* TRY IT
Count how many lines in the data below include "regAdata". Answer with the number only.

* INFORMATION GIVEN
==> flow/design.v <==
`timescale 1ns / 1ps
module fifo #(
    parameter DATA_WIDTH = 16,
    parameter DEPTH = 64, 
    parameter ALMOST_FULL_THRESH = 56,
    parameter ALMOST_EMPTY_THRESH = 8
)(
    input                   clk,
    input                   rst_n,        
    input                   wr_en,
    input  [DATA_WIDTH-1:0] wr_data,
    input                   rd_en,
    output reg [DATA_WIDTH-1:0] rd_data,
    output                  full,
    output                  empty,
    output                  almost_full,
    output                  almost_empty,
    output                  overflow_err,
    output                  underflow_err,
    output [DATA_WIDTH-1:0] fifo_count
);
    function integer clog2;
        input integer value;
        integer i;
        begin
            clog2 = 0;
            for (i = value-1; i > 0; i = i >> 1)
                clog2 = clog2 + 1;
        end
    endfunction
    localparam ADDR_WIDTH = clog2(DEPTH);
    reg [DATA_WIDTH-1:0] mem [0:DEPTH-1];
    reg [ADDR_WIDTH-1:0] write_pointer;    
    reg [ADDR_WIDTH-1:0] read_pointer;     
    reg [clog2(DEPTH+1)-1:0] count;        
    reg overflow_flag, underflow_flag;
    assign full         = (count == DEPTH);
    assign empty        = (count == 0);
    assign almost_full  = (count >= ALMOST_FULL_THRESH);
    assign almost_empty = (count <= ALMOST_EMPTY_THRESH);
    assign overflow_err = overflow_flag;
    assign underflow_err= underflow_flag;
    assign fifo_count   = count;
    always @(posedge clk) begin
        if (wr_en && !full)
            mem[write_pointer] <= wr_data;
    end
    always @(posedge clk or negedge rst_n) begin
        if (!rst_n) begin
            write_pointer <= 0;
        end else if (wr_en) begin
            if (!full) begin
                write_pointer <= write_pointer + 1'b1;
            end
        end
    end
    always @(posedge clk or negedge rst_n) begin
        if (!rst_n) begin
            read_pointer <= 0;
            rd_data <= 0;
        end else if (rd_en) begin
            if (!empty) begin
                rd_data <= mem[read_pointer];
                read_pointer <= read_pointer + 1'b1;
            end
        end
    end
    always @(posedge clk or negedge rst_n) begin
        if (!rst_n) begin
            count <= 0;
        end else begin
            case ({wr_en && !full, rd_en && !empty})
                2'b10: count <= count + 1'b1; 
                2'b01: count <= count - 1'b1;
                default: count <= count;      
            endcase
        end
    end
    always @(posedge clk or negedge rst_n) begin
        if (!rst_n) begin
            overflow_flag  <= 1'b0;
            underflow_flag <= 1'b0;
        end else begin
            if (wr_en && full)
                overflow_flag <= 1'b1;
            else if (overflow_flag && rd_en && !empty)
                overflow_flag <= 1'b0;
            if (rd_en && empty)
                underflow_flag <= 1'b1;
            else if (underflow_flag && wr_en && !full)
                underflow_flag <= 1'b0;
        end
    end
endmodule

==

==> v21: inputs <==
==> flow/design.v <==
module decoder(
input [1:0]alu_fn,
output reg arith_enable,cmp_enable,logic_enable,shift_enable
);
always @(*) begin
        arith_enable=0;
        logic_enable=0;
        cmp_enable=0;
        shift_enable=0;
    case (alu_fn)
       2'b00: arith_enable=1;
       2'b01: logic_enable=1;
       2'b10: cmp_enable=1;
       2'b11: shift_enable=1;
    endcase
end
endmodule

==

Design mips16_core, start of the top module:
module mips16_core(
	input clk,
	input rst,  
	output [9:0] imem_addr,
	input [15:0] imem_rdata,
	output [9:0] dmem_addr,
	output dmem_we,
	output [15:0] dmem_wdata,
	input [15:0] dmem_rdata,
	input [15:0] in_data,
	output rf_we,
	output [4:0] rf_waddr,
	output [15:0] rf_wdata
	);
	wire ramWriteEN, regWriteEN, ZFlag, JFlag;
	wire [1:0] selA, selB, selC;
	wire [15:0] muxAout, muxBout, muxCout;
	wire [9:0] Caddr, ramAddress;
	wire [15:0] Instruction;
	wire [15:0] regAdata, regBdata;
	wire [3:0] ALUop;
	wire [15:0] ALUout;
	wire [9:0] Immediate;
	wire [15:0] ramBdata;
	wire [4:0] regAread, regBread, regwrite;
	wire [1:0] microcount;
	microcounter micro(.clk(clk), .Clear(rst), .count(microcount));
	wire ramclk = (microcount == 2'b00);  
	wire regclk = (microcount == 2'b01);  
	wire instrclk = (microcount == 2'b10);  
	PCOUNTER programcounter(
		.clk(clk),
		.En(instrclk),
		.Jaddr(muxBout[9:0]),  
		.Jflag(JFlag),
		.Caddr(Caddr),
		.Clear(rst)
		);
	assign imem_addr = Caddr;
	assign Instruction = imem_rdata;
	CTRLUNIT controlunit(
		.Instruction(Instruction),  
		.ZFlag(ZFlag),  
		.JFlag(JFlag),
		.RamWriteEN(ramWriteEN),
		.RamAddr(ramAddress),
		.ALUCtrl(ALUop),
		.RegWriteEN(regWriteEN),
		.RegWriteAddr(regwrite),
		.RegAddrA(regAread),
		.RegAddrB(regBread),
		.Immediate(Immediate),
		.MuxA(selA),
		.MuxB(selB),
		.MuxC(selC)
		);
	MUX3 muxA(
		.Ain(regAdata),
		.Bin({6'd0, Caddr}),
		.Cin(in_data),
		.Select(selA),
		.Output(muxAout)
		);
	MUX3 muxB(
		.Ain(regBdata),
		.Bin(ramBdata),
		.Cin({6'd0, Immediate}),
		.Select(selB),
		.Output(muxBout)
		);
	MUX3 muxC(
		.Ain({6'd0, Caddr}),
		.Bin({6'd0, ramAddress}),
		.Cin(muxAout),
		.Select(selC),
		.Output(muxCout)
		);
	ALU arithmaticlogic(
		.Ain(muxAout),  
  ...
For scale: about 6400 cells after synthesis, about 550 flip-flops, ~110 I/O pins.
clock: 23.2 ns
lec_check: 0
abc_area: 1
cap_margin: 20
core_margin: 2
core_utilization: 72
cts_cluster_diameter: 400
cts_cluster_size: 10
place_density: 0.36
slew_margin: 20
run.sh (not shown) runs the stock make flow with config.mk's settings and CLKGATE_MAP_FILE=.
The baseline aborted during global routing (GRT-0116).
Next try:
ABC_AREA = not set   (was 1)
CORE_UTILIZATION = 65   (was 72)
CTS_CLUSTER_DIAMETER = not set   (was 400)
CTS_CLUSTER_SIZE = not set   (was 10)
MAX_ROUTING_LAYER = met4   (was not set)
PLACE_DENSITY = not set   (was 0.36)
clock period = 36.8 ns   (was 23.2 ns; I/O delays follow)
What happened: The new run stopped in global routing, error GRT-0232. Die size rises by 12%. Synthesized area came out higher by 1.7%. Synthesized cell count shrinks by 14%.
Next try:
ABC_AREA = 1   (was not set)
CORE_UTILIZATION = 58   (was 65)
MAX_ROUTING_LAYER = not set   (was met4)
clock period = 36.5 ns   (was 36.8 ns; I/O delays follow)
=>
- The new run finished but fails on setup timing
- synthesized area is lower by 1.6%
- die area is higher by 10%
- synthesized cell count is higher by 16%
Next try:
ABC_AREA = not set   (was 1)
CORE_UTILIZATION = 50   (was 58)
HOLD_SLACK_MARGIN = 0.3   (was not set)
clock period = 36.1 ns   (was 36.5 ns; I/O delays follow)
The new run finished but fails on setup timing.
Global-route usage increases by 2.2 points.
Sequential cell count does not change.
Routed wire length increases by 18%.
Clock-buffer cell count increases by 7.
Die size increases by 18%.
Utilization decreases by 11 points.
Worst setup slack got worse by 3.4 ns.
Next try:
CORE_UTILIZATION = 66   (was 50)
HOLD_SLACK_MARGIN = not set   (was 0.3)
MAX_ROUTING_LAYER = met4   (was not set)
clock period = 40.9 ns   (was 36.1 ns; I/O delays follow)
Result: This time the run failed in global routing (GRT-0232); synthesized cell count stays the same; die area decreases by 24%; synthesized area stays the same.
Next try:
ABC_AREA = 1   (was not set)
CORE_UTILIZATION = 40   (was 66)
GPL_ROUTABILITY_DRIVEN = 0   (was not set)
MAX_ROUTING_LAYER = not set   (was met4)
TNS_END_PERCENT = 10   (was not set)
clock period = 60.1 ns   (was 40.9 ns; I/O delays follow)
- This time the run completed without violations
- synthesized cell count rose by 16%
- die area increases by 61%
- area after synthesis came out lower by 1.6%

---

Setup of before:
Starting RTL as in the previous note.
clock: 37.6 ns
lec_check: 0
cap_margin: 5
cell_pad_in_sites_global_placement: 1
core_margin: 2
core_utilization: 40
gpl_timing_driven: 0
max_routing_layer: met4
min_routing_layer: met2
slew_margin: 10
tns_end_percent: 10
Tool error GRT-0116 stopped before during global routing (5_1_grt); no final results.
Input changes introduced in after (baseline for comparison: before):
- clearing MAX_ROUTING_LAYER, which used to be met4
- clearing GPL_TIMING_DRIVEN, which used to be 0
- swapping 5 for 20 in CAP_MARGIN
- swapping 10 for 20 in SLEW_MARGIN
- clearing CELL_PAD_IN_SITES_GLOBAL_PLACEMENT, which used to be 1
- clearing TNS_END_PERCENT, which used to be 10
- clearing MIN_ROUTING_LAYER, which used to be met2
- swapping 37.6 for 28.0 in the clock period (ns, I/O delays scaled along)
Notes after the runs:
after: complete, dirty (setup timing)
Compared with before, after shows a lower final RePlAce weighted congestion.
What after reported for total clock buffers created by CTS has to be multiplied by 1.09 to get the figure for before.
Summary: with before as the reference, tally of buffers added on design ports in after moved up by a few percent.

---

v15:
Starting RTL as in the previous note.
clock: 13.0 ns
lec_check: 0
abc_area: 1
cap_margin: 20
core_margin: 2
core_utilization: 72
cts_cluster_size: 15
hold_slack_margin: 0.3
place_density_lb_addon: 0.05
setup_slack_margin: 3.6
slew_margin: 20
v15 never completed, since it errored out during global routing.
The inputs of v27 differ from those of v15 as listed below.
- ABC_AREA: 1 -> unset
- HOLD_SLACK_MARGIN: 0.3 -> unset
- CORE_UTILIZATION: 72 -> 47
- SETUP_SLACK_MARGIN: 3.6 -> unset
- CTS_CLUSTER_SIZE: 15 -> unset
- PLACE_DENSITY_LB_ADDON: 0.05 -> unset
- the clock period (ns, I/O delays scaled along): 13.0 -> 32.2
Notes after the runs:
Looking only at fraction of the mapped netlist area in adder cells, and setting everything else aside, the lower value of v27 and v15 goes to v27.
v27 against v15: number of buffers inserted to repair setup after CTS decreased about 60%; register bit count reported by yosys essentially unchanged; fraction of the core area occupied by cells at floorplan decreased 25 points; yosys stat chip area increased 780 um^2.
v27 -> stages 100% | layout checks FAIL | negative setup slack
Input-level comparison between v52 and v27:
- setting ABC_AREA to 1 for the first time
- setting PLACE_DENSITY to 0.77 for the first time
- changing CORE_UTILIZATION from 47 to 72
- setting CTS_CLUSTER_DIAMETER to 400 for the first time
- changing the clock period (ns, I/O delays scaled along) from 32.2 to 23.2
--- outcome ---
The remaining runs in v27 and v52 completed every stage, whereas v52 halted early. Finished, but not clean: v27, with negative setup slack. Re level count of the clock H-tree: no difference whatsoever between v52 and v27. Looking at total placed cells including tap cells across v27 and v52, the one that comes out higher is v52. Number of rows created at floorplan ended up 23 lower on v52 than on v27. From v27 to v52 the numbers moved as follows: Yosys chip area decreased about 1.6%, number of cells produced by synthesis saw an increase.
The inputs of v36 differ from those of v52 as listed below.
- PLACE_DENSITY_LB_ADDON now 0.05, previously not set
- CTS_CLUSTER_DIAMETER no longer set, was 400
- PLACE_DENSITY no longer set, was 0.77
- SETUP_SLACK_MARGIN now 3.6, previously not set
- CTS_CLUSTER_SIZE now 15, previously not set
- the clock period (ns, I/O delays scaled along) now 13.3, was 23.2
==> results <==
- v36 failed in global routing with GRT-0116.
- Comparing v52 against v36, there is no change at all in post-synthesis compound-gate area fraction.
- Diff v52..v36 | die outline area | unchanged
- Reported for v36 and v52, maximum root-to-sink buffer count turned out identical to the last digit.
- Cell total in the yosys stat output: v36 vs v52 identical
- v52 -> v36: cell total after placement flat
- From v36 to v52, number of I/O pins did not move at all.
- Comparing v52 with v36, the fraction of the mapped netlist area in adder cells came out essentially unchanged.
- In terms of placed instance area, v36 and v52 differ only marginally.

* OUTPUT FOR THIS EXERCISE
2